O caos no sistema de transporte público de Teresina, legado pela gestão do ex-prefeito José Pessoa Leal, o Dr. Pessoa, ultrapassa as falhas nos serviços de transporte de passageiros. O abandono do patrimônio público é evidente, especialmente nas paradas de ônibus, que deveriam oferecer segurança e conforto à população, mas hoje são símbolos do descaso e da negligência.
Furto e vandalismo
As paradas climatizadas, antes vistas como um avanço para o transporte público, foram completamente sucateadas. Sem sistemas de ar-condicionado e com vidros temperados furtados ou vandalizados, transformaram-se em carcaças abandonadas. O quadro não é melhor para as paradas tradicionais de concreto armado, que também se encontram em estado crítico, muitas com risco iminente de desabamento.

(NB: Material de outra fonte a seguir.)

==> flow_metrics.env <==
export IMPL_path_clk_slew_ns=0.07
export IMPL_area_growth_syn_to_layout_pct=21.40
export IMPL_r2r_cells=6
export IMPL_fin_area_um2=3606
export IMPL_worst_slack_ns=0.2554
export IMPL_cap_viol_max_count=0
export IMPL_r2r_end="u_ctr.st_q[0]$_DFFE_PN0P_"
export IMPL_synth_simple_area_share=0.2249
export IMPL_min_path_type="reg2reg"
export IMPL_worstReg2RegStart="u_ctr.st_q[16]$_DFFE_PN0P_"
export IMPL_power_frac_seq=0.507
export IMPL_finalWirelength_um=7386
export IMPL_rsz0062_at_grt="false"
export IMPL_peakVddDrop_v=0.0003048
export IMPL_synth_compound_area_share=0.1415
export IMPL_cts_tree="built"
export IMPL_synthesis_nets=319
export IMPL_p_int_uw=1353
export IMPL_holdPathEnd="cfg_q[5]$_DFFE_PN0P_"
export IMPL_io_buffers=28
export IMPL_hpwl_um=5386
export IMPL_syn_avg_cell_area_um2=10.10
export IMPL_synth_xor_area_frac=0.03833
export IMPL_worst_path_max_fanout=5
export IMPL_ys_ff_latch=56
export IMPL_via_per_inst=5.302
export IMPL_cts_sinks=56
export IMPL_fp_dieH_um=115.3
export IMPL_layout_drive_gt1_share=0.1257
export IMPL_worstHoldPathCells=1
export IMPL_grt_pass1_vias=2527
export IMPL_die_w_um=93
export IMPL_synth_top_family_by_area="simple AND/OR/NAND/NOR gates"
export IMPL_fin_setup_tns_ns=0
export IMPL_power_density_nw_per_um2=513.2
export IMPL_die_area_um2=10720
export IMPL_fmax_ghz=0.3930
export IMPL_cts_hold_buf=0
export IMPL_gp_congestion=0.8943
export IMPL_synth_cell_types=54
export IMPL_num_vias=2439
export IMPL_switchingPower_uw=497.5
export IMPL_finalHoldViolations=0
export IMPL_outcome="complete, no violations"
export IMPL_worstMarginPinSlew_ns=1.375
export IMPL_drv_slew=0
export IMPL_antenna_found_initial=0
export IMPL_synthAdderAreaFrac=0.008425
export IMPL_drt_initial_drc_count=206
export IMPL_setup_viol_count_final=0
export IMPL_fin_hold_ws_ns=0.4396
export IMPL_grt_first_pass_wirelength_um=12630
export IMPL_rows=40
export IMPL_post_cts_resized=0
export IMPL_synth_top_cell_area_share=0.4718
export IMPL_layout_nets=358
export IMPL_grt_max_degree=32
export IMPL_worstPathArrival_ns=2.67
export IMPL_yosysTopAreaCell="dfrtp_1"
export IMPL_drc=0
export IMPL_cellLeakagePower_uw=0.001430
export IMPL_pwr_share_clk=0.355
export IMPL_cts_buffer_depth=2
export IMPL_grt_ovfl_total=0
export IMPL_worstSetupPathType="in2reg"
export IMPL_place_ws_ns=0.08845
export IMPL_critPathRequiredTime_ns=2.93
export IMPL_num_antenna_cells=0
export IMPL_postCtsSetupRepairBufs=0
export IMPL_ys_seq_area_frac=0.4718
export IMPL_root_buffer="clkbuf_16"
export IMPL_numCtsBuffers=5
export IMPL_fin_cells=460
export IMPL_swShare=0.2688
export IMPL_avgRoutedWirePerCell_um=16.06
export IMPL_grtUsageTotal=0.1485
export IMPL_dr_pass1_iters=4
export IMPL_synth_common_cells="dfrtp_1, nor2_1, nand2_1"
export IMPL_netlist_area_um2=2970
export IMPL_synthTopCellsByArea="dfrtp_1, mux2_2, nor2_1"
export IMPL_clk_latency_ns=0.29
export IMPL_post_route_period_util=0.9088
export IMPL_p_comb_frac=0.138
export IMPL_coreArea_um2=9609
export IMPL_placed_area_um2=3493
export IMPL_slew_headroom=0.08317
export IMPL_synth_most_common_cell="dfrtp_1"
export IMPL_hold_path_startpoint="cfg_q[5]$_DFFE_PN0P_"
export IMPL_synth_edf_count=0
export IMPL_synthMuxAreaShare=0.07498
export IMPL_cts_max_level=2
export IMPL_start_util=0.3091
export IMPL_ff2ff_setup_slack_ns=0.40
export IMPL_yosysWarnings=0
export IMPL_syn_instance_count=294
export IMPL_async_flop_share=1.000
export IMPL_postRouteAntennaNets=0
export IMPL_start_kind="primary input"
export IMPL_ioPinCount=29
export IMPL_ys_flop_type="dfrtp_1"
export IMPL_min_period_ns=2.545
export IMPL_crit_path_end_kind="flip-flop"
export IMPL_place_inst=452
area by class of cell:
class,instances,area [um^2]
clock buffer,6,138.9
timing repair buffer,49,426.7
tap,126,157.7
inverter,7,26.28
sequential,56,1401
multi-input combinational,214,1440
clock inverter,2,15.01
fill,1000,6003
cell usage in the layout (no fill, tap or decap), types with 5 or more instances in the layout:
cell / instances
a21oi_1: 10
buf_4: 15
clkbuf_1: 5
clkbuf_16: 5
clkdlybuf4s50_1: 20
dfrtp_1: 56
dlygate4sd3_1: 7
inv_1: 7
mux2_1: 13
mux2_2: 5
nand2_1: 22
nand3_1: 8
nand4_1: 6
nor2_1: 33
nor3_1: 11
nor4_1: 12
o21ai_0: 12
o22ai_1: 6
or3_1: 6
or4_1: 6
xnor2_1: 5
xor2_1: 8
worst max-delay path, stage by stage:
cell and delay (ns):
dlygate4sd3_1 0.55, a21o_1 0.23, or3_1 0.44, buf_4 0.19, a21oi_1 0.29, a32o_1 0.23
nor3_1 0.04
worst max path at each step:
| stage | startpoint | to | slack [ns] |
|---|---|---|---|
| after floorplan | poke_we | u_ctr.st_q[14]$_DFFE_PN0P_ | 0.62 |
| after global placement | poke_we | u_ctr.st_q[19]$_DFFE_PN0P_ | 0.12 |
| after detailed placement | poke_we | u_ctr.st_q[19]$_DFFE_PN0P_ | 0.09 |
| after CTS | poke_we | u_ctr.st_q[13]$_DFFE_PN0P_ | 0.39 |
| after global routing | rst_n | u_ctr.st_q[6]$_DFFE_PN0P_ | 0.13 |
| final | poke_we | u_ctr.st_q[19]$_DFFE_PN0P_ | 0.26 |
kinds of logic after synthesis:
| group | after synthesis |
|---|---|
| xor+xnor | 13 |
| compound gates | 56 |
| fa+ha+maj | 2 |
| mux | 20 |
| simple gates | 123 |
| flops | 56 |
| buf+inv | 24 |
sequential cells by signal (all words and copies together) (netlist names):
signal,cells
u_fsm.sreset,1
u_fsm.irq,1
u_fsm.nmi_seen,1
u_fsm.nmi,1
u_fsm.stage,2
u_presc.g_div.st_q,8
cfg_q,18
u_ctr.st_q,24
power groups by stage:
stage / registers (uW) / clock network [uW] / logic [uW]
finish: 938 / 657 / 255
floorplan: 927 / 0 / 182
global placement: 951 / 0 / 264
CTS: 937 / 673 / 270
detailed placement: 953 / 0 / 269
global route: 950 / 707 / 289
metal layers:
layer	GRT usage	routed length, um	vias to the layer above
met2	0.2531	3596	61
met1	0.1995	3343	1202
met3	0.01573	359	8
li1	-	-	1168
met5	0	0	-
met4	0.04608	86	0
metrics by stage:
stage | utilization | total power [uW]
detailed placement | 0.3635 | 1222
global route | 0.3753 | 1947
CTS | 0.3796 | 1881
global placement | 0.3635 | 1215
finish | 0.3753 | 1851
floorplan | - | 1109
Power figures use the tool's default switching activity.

Um exemplo gritante é a parada localizada na avenida União, na zona Norte da capital. Há pelo menos dois meses, a estrutura está prestes a desabar, sem que nenhuma ação preventiva tenha sido tomada. Apesar de denúncias feitas por lideranças comunitárias e moradores locais, a situação permanece ignorada pela SAAD Centro/Norte, responsável pela manutenção da área.
Risco iminente
O perigo não é imaginário. Moradores relatam que a destruição da parada foi causada por uma carreta a serviço de um depósito da Coca-Cola, agravando ainda mais a negligência da gestão municipal. Hoje, a estrutura representa uma tragédia anunciada: nenhuma sinalização alerta para o risco, e quem passa por ali depende da sorte para evitar um acidente.
E em caso de fatalidade?
A pergunta que ecoa entre os moradores é: quem será responsabilizado caso ocorra uma fatalidade? A gestão municipal se cala diante das denúncias, mas a negligência está evidente. Se alguém morrer sob os escombros dessa estrutura, o peso da tragédia não recairá apenas sobre os destroços da parada, mas também sobre a omissão das autoridades que ignoraram todos os alertas.
Conclusão
Essa situação, que afeta diretamente a vida de quem depende do transporte público, não é apenas um reflexo da má gestão passada, mas um lembrete da urgência em se reverter o estado de abandono e devolver a dignidade ao sistema público de Teresina. A pergunta que resta é: até quando o cidadão terá que esperar para ser ouvido?
Isso representa também o grande desafio que o superintendente da Strans, engenheiro Carlos Daniel e o prefeito Dr. Sílvio Mendes devem enfrentar para colocar a casa em ordem e oferecer um transporte público razoável aos munícipes.